- _HOW TO COMPLETE THIS TASK_
Your answer is the lines below, exactly, from the one that contains "resized for setup: 16 / 17" through the one that contains "pin swaps: 14 / 10", both included.

[Dataset entries]

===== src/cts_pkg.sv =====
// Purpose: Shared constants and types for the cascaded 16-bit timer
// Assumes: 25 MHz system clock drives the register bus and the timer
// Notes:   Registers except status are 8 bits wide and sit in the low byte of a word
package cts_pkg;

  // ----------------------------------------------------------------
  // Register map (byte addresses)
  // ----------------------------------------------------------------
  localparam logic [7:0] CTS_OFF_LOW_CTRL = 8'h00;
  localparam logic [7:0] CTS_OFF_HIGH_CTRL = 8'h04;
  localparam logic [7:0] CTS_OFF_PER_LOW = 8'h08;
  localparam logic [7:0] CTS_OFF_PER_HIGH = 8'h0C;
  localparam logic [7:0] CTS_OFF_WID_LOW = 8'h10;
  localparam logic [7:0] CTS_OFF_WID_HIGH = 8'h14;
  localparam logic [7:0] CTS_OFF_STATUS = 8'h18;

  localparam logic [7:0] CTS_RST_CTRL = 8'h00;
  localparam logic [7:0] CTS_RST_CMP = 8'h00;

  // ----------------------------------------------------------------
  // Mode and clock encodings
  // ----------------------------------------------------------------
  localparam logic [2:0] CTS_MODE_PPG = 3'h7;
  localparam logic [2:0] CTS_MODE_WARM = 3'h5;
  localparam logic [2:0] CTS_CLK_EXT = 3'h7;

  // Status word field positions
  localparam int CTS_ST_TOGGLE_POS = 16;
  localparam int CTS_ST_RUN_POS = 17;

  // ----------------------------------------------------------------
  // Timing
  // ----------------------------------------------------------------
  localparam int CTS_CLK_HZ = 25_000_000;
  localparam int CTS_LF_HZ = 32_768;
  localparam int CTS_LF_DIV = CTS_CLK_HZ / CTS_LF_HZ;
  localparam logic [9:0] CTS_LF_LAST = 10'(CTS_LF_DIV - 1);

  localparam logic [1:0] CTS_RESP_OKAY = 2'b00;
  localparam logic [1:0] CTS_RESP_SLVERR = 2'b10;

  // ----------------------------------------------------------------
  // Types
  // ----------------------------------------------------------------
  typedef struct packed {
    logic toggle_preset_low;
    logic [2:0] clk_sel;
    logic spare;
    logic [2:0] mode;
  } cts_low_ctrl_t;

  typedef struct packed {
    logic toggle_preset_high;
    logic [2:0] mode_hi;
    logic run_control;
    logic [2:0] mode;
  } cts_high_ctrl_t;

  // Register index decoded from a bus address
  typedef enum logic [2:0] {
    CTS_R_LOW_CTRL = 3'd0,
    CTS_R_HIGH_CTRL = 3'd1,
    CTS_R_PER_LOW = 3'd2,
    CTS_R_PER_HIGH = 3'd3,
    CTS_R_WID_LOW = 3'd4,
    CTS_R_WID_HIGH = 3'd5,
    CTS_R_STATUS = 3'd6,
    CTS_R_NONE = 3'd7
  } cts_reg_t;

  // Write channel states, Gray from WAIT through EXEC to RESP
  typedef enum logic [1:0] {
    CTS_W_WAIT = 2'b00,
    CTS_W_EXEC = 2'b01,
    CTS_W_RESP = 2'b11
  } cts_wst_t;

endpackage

...

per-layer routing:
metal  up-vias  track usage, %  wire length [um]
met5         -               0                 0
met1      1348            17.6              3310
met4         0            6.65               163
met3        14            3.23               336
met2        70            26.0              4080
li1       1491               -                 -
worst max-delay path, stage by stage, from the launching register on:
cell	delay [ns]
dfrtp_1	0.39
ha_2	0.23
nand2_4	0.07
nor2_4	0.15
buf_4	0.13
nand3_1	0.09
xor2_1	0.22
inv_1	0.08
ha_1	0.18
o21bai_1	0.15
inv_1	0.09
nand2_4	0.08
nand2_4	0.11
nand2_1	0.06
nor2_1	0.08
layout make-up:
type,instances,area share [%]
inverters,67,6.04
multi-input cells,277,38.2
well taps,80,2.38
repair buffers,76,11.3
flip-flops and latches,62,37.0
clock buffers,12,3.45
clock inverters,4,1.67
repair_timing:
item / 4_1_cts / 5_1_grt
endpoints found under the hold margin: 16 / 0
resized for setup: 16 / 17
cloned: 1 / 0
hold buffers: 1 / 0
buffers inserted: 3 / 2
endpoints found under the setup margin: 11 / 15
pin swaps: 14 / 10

- _RESPONSE TO THE EXERCISE_
resized for setup: 16 / 17
cloned: 1 / 0
hold buffers: 1 / 0
buffers inserted: 3 / 2
endpoints found under the setup margin: 11 / 15
pin swaps: 14 / 10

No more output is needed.